I cry out again, but I can’t hear myself. I can’t hear anything. I feel blood trickle from my ear, and for a moment, all I can do is keep the gun pointed away.

Cecilia plants her heel on my chest and tries to pull her hand away, but I kick up and knock her off balance, then throw her over my shoulder.

She lands on her side, and scratches at me again. I duck my head, so the injuries are less severe this time, but still wince as her nails slide over my forehead.

I need to get on top of her. She’s going to have more stamina than me, and it’s evidently a mistake to count on superior physical strength. If only I had thought to take some self-defense classes.

I roll on top of her and try to wrestle the gun away, but she has a death grip on it. She swipes at me with her claws again, but this time, I grab her wrist and use my weight to force her arm down. I get my knee over her hand and use both of mine to try to pull the gun away.

God, how is she so strong? I struggle with all of my might, but she still maintains her grip. I lift my knee, thinking to press it into her face and cause her to release the gun, but with a snarl, she grabs my ankle and rolls me back over. She lifts the handgun and slams the butt into my nose.

My good ear hums, and I taste copper in my mouth. My vision fades, and she easily dislodges my limp hands from the weapon. She points the gun at me, and I close my eyes. I feel cold white fingers grip my shoulder and stare into the black, empty gaze of death.

“Drop the weapon!”

I can barely hear Richard’s voice, and at first, I don’t believe it. Then I hear it again. “Drop it, Cecilia! Damn it, I will shoot you!”

I open my eyes and see Cecilia staring in utter disbelief at the doorway. Richard stands there, gun drawn, tears streaming down his face, but clear resolve in his eyes. “Drop it!” he commands again.

Cecilia’s lip trembles. For a moment, I think she’ll kill me anyway.
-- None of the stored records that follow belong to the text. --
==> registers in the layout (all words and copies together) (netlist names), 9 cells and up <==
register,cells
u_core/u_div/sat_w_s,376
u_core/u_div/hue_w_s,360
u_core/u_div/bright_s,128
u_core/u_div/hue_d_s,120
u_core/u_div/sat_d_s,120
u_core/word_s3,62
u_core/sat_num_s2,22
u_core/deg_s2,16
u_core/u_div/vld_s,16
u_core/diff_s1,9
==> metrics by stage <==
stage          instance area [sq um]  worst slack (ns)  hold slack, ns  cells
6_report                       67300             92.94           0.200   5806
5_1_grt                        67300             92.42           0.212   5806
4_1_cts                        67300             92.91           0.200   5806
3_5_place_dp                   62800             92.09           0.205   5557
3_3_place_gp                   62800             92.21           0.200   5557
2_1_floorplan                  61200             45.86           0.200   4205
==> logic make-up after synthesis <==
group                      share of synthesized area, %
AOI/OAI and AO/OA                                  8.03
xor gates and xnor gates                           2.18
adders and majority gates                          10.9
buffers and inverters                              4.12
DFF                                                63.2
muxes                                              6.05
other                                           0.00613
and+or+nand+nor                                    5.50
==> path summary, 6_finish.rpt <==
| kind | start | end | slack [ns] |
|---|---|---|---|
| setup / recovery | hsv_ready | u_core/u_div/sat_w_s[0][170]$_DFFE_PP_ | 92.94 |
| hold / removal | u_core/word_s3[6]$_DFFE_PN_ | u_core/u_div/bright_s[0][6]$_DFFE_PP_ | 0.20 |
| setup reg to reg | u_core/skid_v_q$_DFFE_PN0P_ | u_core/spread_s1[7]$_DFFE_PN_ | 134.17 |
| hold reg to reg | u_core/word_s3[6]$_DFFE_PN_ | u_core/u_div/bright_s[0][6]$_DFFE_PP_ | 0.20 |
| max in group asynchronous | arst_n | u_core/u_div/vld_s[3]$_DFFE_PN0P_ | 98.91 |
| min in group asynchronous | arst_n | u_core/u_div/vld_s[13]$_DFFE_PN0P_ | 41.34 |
--- src/sv/d2dli_pkg.sv ---
// Package with the item layouts, state codes and message codes of the link initialization block.
`timescale 1ns / 1ps
`default_nettype none
package d2dli_pkg;

  typedef enum logic [4:0] {
    ST_START = 5'b00001,
    ST_RDI   = 5'b00010,
    ST_PARAM = 5'b00100,
    ST_FDI   = 5'b01000,
    ST_DONE  = 5'b10000
  } init_state_t;

  typedef enum logic [1:0] {
    SB_NONE = 2'd0,
    SB_CAP  = 2'd1,
    SB_REQ  = 2'd2,
    SB_RSP  = 2'd3
  } sb_msg_t;

  localparam logic [3:0] LINK_RESET     = 4'd0;
  localparam logic [3:0] RDI_STS_ACTIVE = 4'd1;
  localparam logic [3:0] FDI_REQ_NOP    = 4'd0;
  localparam logic [3:0] FDI_REQ_ACTIVE = 4'd1;
  localparam logic [3:0] FDI_STS_RESET  = 4'd0;
  localparam logic [3:0] FDI_STS_ACTIVE = 4'd1;
  localparam logic [3:0] RDI_REQ_NOP    = 4'd0;
  localparam logic [3:0] RDI_REQ_ACTIVE = 4'd1;

  localparam int unsigned IN_TDATA_W  = 24;
  localparam int unsigned OUT_TDATA_W = 16;

  typedef struct packed {
    logic [3:0] fdi_state_request_prev;
    logic [3:0] fdi_state_request;
    logic       fdi_rxactive_status;
    logic       sideband_ready;
    logic [1:0] sideband_received;
    logic [3:0] rdi_status;
    logic       rdi_inband_present;
    logic [3:0] link_mode;
  } in_item_t;

  typedef struct packed {
    logic [1:0] sideband_send;
    logic       entry_done;
    logic [3:0] rdi_state_request;
    logic [3:0] fdi_status;
    logic       fdi_rxactive_request;
    logic       fdi_inband_present;
  } out_item_t;

  typedef struct packed {
    logic cap_received;
    logic cap_sent;
    logic peer_request_seen;
    logic peer_response_seen;
    logic response_sent;
    logic request_sent;
    logic activation_pending;
  } init_flags_t;

endpackage
`default_nettype wire

--- src/sv/d2d_adapter_link_init_fsm.sv ---
// Top level of the die-to-die adapter link initialization controller.
//
//   Channel   Direction  Handshake                   Payload
//   s_axis    in         s_axis_tvalid/s_axis_tready  s_axis_tdata[23:0], one step of inputs
//   m_axis    out        m_axis_tvalid/m_axis_tready  m_axis_tdata[15:0], one step of outputs
//
// Each item passes an input register and a result register; one item per cycle is
// sustained while m_axis_tready stays high, and the controller updates its state per item.
// The synchronous reset clears both valid flags, the state machine and all flags.
// A stall on the output side holds the result; the input register takes one more item
// only if it is empty, after which s_axis_tready drops until the result is taken.
`timescale 1ns / 1ps
`default_nettype none
module d2d_adapter_link_init_fsm
  import d2dli_pkg::*;
(
  input  wire logic                   clk,
  input  wire logic                   rst,
  input  wire logic                   s_axis_tvalid,
  output logic                        s_axis_tready,
  // Fields from bit 0 up: link_mode[3:0], rdi_inband_present[4], rdi_status[8:5],
  // sideband_received[10:9], sideband_ready[11], fdi_rxactive_status[12],
  // fdi_state_request[16:13], fdi_state_request_prev[20:17], ignored[23:21].
  input  wire logic [IN_TDATA_W-1:0]  s_axis_tdata,
  output logic                        m_axis_tvalid,
  input  wire logic                   m_axis_tready,
  // Fields from bit 0 up: fdi_inband_present[0], fdi_rxactive_request[1],
  // fdi_status[5:2], rdi_state_request[9:6], entry_done[10], sideband_send[12:11],
  // zero fill[15:13].
  output logic [OUT_TDATA_W-1:0]      m_axis_tdata
);

  logic      in_valid;
  in_item_t  in_item;
  out_item_t out_item;
  out_item_t result;
  logic      advance;

  assign advance       = in_valid && (!m_axis_tvalid || m_axis_tready);
  assign s_axis_tready = !in_valid || advance;

  d2dli_ctrl u_ctrl (
    .clk     (clk),
    .rst     (rst),
    .advance (advance),
    .item    (in_item),
    .result  (result)
  );

  always_ff @(posedge clk) begin
    if (rst) begin
      in_valid <= 1'b0;
    end else if (s_axis_tready) begin
      in_valid <= s_axis_tvalid;
    end
  end

  always_ff @(posedge clk) begin
    if (s_axis_tready && s_axis_tvalid) begin
      in_item <= in_item_t'(s_axis_tdata[$bits(in_item_t)-1:0]);
    end
  end

  always_ff @(posedge clk) begin
    if (rst) begin
      m_axis_tvalid <= 1'b0;
    end else if (advance) begin
      m_axis_tvalid <= 1'b1;
    end else if (m_axis_tready) begin
      m_axis_tvalid <= 1'b0;
    end
  end

  always_ff @(posedge clk) begin
    if (advance) begin
      out_item <= result;
    end
  end

  assign m_axis_tdata = {{(OUT_TDATA_W - $bits(out_item_t)){1'b0}}, out_item};

  a_ready_when_empty : assert property (@(posedge clk) disable iff (rst)
    !m_axis_tvalid |-> s_axis_tready)
    else $error("input side stalled while the result register is empty");

  a_entry_implies_active : assert property (@(posedge clk) disable iff (rst)
    (m_axis_tvalid && out_item.entry_done) |->
      (out_item.fdi_rxactive_request && out_item.fdi_inband_present &&
       (out_item.fdi_status == FDI_STS_ACTIVE)))
    else $error("active entry reported without the FDI active outputs");

  a_send_needs_rdi_req : assert property (@(posedge clk) disable iff (rst)
    (m_axis_tvalid && (out_item.sideband_send != SB_NONE)) |->
      (out_item.rdi_state_request == RDI_REQ_ACTIVE))
    else $error("sideband message offered before RDI bring-up");

endmodule
`default_nettype wire

--- src/sv/d2dli_ctrl.sv ---
// Initialization state machine with its handshake flags and the output decode.
`timescale 1ns / 1ps
`default_nettype none
module d2dli_ctrl
  import d2dli_pkg::*;
(
  input  wire logic      clk,
  input  wire logic      rst,
  input  wire logic      advance,
  input  wire in_item_t  item,
  output out_item_t      result
);

  init_state_t state;
  init_state_t state_next;
  init_flags_t flags;
  init_flags_t flags_next;

  logic    in_reset;
  logic    rx_request;
  sb_msg_t send;

  always_comb begin
    in_reset   = (item.link_mode == LINK_RESET);
    rx_request = (state == ST_DONE) || ((state == ST_FDI) && flags.peer_request_seen);
    send       = SB_NONE;
    if (state == ST_PARAM) begin
      if (!flags.cap_sent) begin
        send = SB_CAP;
      end
    end else if (state == ST_FDI) begin
      if (item.fdi_rxactive_status && rx_request && !flags.response_sent) begin
        send = SB_RSP;
      end else if (flags.activation_pending && !flags.request_sent) begin
        send = SB_REQ;
      end
    end

    result = '0;
    if (in_reset) begin
      result.fdi_inband_present   = (state == ST_FDI) || (state == ST_DONE);
      result.fdi_rxactive_request = rx_request;
      result.fdi_status           = (state == ST_DONE) ? FDI_STS_ACTIVE : FDI_STS_RESET;
      result.rdi_state_request    = ((state == ST_RDI) || (state == ST_PARAM) ||
                                     (state == ST_FDI) || (state == ST_DONE)) ?
                                    RDI_REQ_ACTIVE : RDI_REQ_NOP;
      result.entry_done           = (state == ST_DONE);
      result.sideband_send        = send;
    end
  end

  always_comb begin
    state_next = state;
    flags_next = '0;
    if (in_reset) begin
      unique case (state)
        ST_START: begin
          if (item.rdi_inband_present) begin
            state_next = ST_RDI;
          end
        end
        ST_RDI: begin
          if (item.rdi_status == RDI_STS_ACTIVE) begin
            state_next = ST_PARAM;
          end
        end
        ST_PARAM: begin
          flags_next.cap_received = flags.cap_received ||
                                    (item.sideband_received == SB_CAP);
          flags_next.cap_sent     = flags.cap_sent ||
                                    (item.sideband_ready && (send == SB_CAP));
          if (flags.cap_sent && flags.cap_received) begin
            state_next = ST_FDI;
          end
        end
        ST_FDI: begin
          flags_next.peer_response_seen = flags.peer_response_seen ||
                                          (item.sideband_received == SB_RSP);
          flags_next.peer_request_seen  = flags.peer_request_seen ||
                                          (item.sideband_received == SB_REQ);
          flags_next.response_sent      = flags.response_sent ||
                                          ((send == SB_RSP) && item.sideband_ready);
          flags_next.request_sent       = flags.request_sent ||
                                          ((send == SB_REQ) && item.sideband_ready);
          flags_next.activation_pending = flags.activation_pending ||
                                          ((item.fdi_state_request == FDI_REQ_ACTIVE) &&
                                           (item.fdi_state_request_prev == FDI_REQ_NOP));
          if (flags.response_sent && flags.peer_response_seen) begin
            state_next = ST_DONE;
          end
        end
        ST_DONE: begin
          state_next = ST_DONE;
        end
        default: begin
          state_next = state;
        end
      endcase
    end else begin
      state_next = ST_START;
      flags_next = flags;
      flags_next.cap_received = 1'b0;
      flags_next.cap_sent     = 1'b0;
    end
  end

  always_ff @(posedge clk) begin
    if (rst) begin
      state <= ST_START;
      flags <= '0;
    end else if (advance) begin
      state <= state_next;
      flags <= flags_next;
    end
  end

endmodule
`default_nettype wire
==> config.mk <==
export PLATFORM = sky130hd
export DESIGN_NAME = btp_mul
export DESIGN_NICKNAME = d
export VERILOG_FILES = /design/src/design/btp_mul.sv
export SDC_FILE = /design/constraint.sdc
export NUM_CORES = 2
export LEC_CHECK = 0
export BUFFER_PORTS_ARGS = -buffer_cell sky130_fd_sc_hd__clkbuf_2
export CORE_MARGIN = 2
export CORE_UTILIZATION = 70
export CTS_BUF_LIST = sky130_fd_sc_hd__clkbuf_8
export CTS_CLUSTER_DIAMETER = 80
export CTS_CLUSTER_SIZE = 8
export DETAILED_ROUTE_END_ITERATION = 7
export PLACE_DENSITY = 0.95
export SYNTH_ARGS = -nofsm -noshare
export SYNTH_HDL_FRONTEND = slang
export SYNTH_SLANG_ARGS = --single-unit
export TNS_END_PERCENT = 5
==> constraint.sdc <==
create_clock -name clk -period 11.8 [get_ports clk]
set_clock_uncertainty 0.15 [all_clocks]
set_input_delay 1.77 -clock clk [delete_from_list [all_inputs] [get_ports clk]]
set_output_delay 1.77 -clock clk [all_outputs]
set_load 0.03 [all_outputs]
==> src/design/btp_mul.sv <==
`default_nettype none
// ----------------------------------------------------------------------------
// btp_mul: two-stage signed multiplier
// Splits the wide operand into 32-bit slices, registers the slice products,
// then registers their weighted sum.
// ----------------------------------------------------------------------------
module btp_mul #(
  parameter int AW = 32,
  parameter int BW = 24
) (
  input  logic                 clk,
  input  logic signed [AW-1:0] a,
  input  logic signed [BW-1:0] b,
  output logic signed [AW+BW-1:0] p
);

  localparam int PW  = AW + BW;
  localparam int NCH = (AW + 31) / 32;
  localparam int TW  = AW - 32 * (NCH - 1);

  logic signed [PW-1:0] pp [NCH];
  logic signed [PW-1:0] sum;

  for (genvar k = 0; k < NCH; k++) begin : g_chunk
    if (k == NCH - 1) begin : g_top
      logic signed [TW-1:0]    ca;
      logic signed [TW+BW-1:0] prod;
      assign ca   = a[AW-1 -: TW];
      assign prod = ca * b;
      always_ff @(posedge clk) begin
        pp[k] <= PW'(prod);
      end
    end else begin : g_low
      logic signed [32:0]      ca;
      logic signed [33+BW-1:0] prod;
      assign ca   = {1'b0, a[32*k +: 32]};
      assign prod = ca * b;
      always_ff @(posedge clk) begin
        pp[k] <= PW'(prod);
      end
    end
  end

  always_comb begin
    sum = '0;
    for (int k = 0; k < NCH; k++) begin
      sum = sum + (pp[k] <<< (32 * k));
    end
  end

  always_ff @(posedge clk) begin
    p <= sum;
  end

endmodule
`default_nettype wire

[Word-level counts from Yosys, hierarchy flattened]
Memory sizes are Yosys's and may differ from the RTL's. A register that Yosys moved wholly into a read port is not among the register bits.
Cells that the tools add are included.
Cells by class
  multipliers: 1
Operators by type and width (count)
  $mul A32 B24 Y56: 1
Word-level totals
  output and inout bits: 56
  logic and storage cells: 2
  memories kept: 1
  RAM bits: 56
  input port bits: 57
  flip-flop bits (word level): 0
Memory list
  pp: depth 1, bits a word 56, rd ports 1, clocked after memory_dff 1, wr ports 1, RTL line 21  | logic signed [PW-1:0] pp [NCH];

[Longest topological paths before layout]
  word-level depth: 1
  mapped depth: 27
  mapped depth without buffers: 25

[Worst setup path before layout]
OpenSTA, ideal clock, no wires.
  kind: input-to-reg
  from: input a[31]
  to: memory pp[0][54] (netlist name)
  arrival time: 8.345 ns
  stages: 21
  buffers on the path: 1
  library setup time: 0.125 ns
  data required time: 11.525 ns
  slack: 3.180 ns
  path through: clkbuf_1 nand2_1 inv_1 fa_1 fa_1 inv_1 fa_1 inv_1 fa_1 fa_1 fa_1 fa_1 ha_1 a2111o_1 a211o_1 a22oi_1 o21ai_0 a32o_1 a31oi_1 a31oi_1 xor2_1
On the way
  cells in the longest elaborated chain, start to end: 1
RTL lines
  start, declared: RTL line 12  | input logic signed [AW-1:0] a,
  $mul A32 B24 Y56: RTL line 29  | assign prod = ca * b;
  net g_chunk[0].g_top.prod[54]: RTL line 27  | logic signed [TW+BW-1:0] prod;
  end, declared: RTL line 21
The timed path passes the listed nets, and every way through them passes these cells.

[Worst setup path after layout]
  from: input b[0]
  to: memory pp[0][54] (netlist name)
On the way
  cells in the longest elaborated chain, start to end: 1
RTL lines
  start, declared: RTL line 13  | input logic signed [BW-1:0] b,
  $mul A32 B24 Y56: RTL line 29
  net g_chunk[0].g_top.prod[54]: RTL line 27
The timed path passes the listed nets, and every way through them passes these cells.

==> flow_metrics.env <==
export IMPL_synth_seq_area_share_pct=7.63
export IMPL_grt_max_degree=33
export IMPL_required_ns=11.94
export IMPL_critPathSlowestCell="fa_1"
export IMPL_tns_ns=0
export IMPL_cts_tree="built"
export IMPL_rows=75
export IMPL_cts_max_path_buffers=2
export IMPL_finalHoldViolCount=0
export IMPL_reg2reg_slack_ns=11.21
export IMPL_rr_endpoint="p[52]"
export IMPL_antenna_left=0
export IMPL_rsz0062_at_grt="no"
export IMPL_vias=21500
export IMPL_firstDrtPassIters=6
export IMPL_antenna_found_initial=4
export IMPL_synthAdderAreaFrac_pct=59.7
export IMPL_syn_inst=3080
export IMPL_tightestPinTransition_ns=0.961
export IMPL_avgSynthCellArea_um2=9.54
export IMPL_drive_gt1_share_pct=4.83
export IMPL_crit_path_end_kind="flop"
export IMPL_globalplace_congestion=0.965
export IMPL_die_h_um=209
export IMPL_syn_nets=4070
export IMPL_grt_use_total_pct=36.8
export IMPL_hp_start="pp[0][32]"
export IMPL_start_util_pct=70.5
export IMPL_ys_ff_latch=112
export IMPL_dp_hpwl_um=62100
export IMPL_rr_worst_depth=0
export IMPL_synth_top_family_by_area="adder cells"
export IMPL_final_area_um2=30300
export IMPL_drc=0
export IMPL_slew_headroom_pct=35.8
export IMPL_drt_vias_per_instance=5.98
export IMPL_crit_type="in2reg"
export IMPL_synth_area_um2=29400
export IMPL_clock_latency_ns=0.39
export IMPL_ios=113
export IMPL_postCtsSetupRepairBufs=0
export IMPL_synthTopCellsByArea="fa_1, inv_1, and2_1, dfxtp_1, ha_1"
export IMPL_cts_root_buf="clkbuf_8"
export IMPL_fill_cells=2789
export IMPL_critPathMaxFanout=32
export IMPL_cp_cell_sequence="clkbuf_2 -> nand2_1 -> inv_1 -> fa_1 -> fa_1 -> inv_1 -> fa_1 -> inv_1 -> fa_1 -> fa_1 -> fa_1 -> fa_1 -> ha_1 -> a2111o_1 -> a211o_1 -> a22oi_1 -> o21ai_0 -> a32o_1 -> a31oi_1 -> a31oi_1 -> xor2_1"
export IMPL_nets=4048
export IMPL_cp_slowest_stage_delay_ns=0.77
export IMPL_critPathLaunchType="input port"
export IMPL_synthMuxAreaShare_pct=0
export IMPL_synth_edf_count=0
export IMPL_wl_per_cell_um=21.0
export IMPL_grt_pass1_wl_um=124000
export IMPL_yosys_area_top_type_share_pct=53.3
export IMPL_syn_to_final_growth_pct=3.00
export IMPL_dpl_cell_area_um2=30000
export IMPL_async_flop_share_pct=0
export IMPL_cp_common_cell="fa_1"
export IMPL_fmax_mhz=108
export IMPL_maxCapViolations=0
export IMPL_wl_um=75700
export IMPL_fin_crit_sh_pct=78.3
export IMPL_synth_common_cells="fa_1, inv_1, nand2_1"
export IMPL_yosysTopAreaCell="fa_1"
export IMPL_setup_violations=0
export IMPL_portBuffers=112
export IMPL_status="complete, no violations"
export IMPL_synth_most_common_cell="fa_1"
export IMPL_postLayoutSetupSlackWorst_ns=2.57
export IMPL_cts_reportedPaths_clkPinSlew_ns=0.12
export IMPL_synth_compound_area_share_pct=3.93
export IMPL_die_area_um2=43600
export IMPL_cp_arrival_ns=9.38
export IMPL_synth_simple_area_share_pct=15.1
export IMPL_grt_pass1_vias=24600
export IMPL_grt_overflow=0
export IMPL_synthXorXnorAreaFrac_pct=1.73
export IMPL_pre_cts_ws_ns=2.22
export IMPL_finalCriticalPeriod_ns=9.23
export IMPL_die_w_um=209
export IMPL_synth_distinct_cells=66
export IMPL_regToRegStartpoint="pp[0][52]"
export IMPL_detailedRoute_firstIterationViolations=1921
export IMPL_cts_resized_gates=0
export IMPL_hp_class="reg2reg"
export IMPL_min_path_cells=0
export IMPL_core_um2=41700
export IMPL_ys_warn_count=0
export IMPL_hold_end="p[32]"
export IMPL_synth_ff_type="dfxtp_1"
export IMPL_slew_violations=0
export IMPL_cts_buffers=9
export IMPL_cts_sinks=112
export IMPL_cts_max_level=3
export IMPL_hold_buffers=0
-- state kept, by name (all words and copies together), names as in the netlist --
signal	cells
p	56
pp	56
-- stage by stage --
stage	hold WS, ns	util (%)	instances
2_1_floorplan	0.160	-	3080
3_3_place_gp	0.162	72.1	3586
3_5_place_dp	0.162	72.1	3586
4_1_cts	0.180	72.6	3602
5_1_grt	0.175	72.6	3606
6_report	0.176	72.6	3606
-- layout make-up --
type                    count  area, µm²  share of cell area (%)
clock inverters             7       93.8                   0.310
inverters                 772       2900                    9.57
repair buffers            112        561                    1.85
well taps                 539        674                    2.23
clock buffers               9        124                   0.409
diodes                      4       10.0                  0.0331
flip-flops and latches    112       2240                    7.41
multi-input cells        2051      23700                    78.2
-- cell families (layout without fill, tap and decap cells) --
group,after synthesis,in the layout
fa+ha+maj,933,933
buf+inv,917,900
simple gates,894,894
compound gates,166,166
flops,112,112
xor+xnor,58,58
other cells,0,4
-- worst max path at each step --
stage                     start        end  slack, ns  cells after the start
after floorplan           a[31]  pp[0][54]       3.18                     21
after global placement     b[0]  pp[0][54]       2.45                     21
after detailed placement   b[0]  pp[0][54]       2.22                     21
after CTS                  b[0]  pp[0][54]       2.63                     21
after global routing       b[0]  pp[0][54]       2.14                     21
final                      b[0]  pp[0][54]       2.57                     21
-- critical path, delay by kind of cell --
| kind | cells | cell delay, ns |
|---|---|---|
| xor+xnor | 1 | 0.15 |
| buf+inv | 4 | 1.15 |
| simple gates | 1 | 0.19 |
| fa+ha+maj | 8 | 4.37 |
| compound gates | 7 | 1.70 |
-- cells in the final DEF (no fill, tap or decap), types with 12 or more instances in the layout --
cell type | synthesis | routed
a21o_1 | 19 | 19
a21oi_1 | 43 | 43
a31oi_1 | 12 | 12
and2_1 | 371 | 371
clkbuf_2 | 1 | 112
dfxtp_1 | 112 | 112
fa_1 | 783 | 783
ha_1 | 150 | 150
inv_1 | 772 | 772
nand2_1 | 398 | 398
nand3_1 | 14 | 14
nor2_1 | 63 | 63
o21ai_0 | 29 | 29
xnor2_1 | 45 | 45
xor2_1 | 13 | 13
-- routing by layer --
metal | share of wire (%) | routed length, µm | GRT usage [%] | vias to the layer above
met5 | 0 | 0 | 0 | -
met4 | 9.5 | 7200 | 28.6 | 0
met3 | 8.7 | 6550 | 6.91 | 488
met2 | 51 | 38300 | 62.4 | 1416
met1 | 31 | 23600 | 41.2 | 10900
li1 | - | - | - | 8755
Power is not shown: default switching activity piles up to over one toggle a cycle in this logic, so the estimate is an artifact.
Then she tosses the gun to the side.

I release the breath I’ve been holding and offer a silent prayer of thanks when Cecilia gets off of me and turns around to allow Richard to handcuff her.

There will be a great deal of pain to deal with—both mine and others—but for the moment, I allow myself to be grateful that I’m alive and that Johnathan Ashford’s murderer is in custody.

I did it, Annie.

EPILOGUE

Samuel holds my hand tightly. I confess I return the grip with equal fervor. I knew that this was coming, but like all people, I found it easy to pretend that because the moment wasn’t here, it would never come.

The car pulls to a stop in front of the house, and Derek Ashford steps out. He looks so much like Johnathan that I have to blink a few times before I notice the subtle differences that set apart the younger of the Ashford brothers.

Samuel squeezes my hand, then pulls away and runs to his uncle. “Hi, Uncle Derek!”